Counselling per la diagnosi prenatale
Gli esami non invasivi sono lo screening del I trimestre e la ricerca nel sangue materno del DNA fetale.
Nello screening del I trimestre il fattore di rischio è calcolato partendo dal rischio di base fondato sull’età materna e corretto attraverso fattori ecografici (spessore della translucenza nucale, osso nasale, doppler della tricuspide, doppler del dotto venoso, frequenza cardiaca fetale) e valori biochimici del siero materno (PAPP-A beta-hCG libero).
La translucenza nucale è una misura effettuata a livello della nuca del feto tramite un'ecografia tra 11 e 13+6 settimane: se tale spessore risulta aumentato rispetto ai valori normali di riferimento, pure aumentato risulta essere il rischio di anomalia cromosomica e di cardiopatia fetale.

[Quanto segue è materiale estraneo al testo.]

==> ./design.v <==
`timescale 1ns / 1ps
module linear_m(data_in,data_out);
	input [63:0] data_in;
	output [63:0] data_out;
	assign data_out[63:60] = data_in[63:60];
	assign data_out[59:56] = data_in[43:40];
	assign data_out[55:52] = data_in[23:20];
	assign data_out[51:48] = data_in[3:0];
	assign data_out[47:44] = data_in[47:44];
	assign data_out[43:40] = data_in[27:24];
	assign data_out[39:36] = data_in[7:4];
	assign data_out[35:32] = data_in[51:48];
	assign data_out[31:28] = data_in[31:28];
	assign data_out[27:24] = data_in[11:8];
	assign data_out[23:20] = data_in[55:52];
	assign data_out[19:16] = data_in[35:32];
	assign data_out[15:12] = data_in[15:12];
	assign data_out[11:8]  = data_in[59:56];
	assign data_out[7:4]   = data_in[39:36];
	assign data_out[3:0]   = data_in[19:16];
endmodule
`timescale 1ns / 1ps
module linear_m_inv(data_in,data_out);
	input [63:0] data_in;
	output [63:0] data_out;
	assign data_out[63:60] = data_in[63:60];
	assign data_out[59:56] = data_in[11:8];
	assign data_out[55:52] = data_in[23:20];
	assign data_out[51:48] = data_in[35:32];
	assign data_out[47:44] = data_in[47:44];
	assign data_out[43:40] = data_in[59:56];
	assign data_out[39:36] = data_in[7:4];
	assign data_out[35:32] = data_in[19:16];
	assign data_out[31:28] = data_in[31:28];
	assign data_out[27:24] = data_in[43:40];
	assign data_out[23:20] = data_in[55:52];
	assign data_out[19:16] = data_in[3:0];
	assign data_out[15:12] = data_in[15:12];
	assign data_out[11:8]  = data_in[27:24];
	assign data_out[7:4]   = data_in[39:36];
	assign data_out[3:0]   = data_in[51:48];
endmodule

Il rischio stimato viene calcolato da un software e si basa sui risultati di una estesa attività di ricerca coordinata dalla Fetal Medicine Foundation.
Il rischio è valido solo se l’esame è stato eseguito da un operatore accreditato dalla Fetal Medicine Foundation e che si sia sottoposto periodicamente a verifiche dei propri risultati.
Il test consente di identificare circa il 90% dei feti affetti. Il test non è diagnostico, ma statistico, di stima del rischio e non può escludere con certezza la presenza di anomalie cromosomiche. Se il rischio risulterà elevato, si proporrà alla gravida l'esecuzione di un esame invasivo per la diagnosi del cariotipo (villocentesi o amniocentesi) e un'ecocardiografia fetale per la ricerca di malformazioni cardiache.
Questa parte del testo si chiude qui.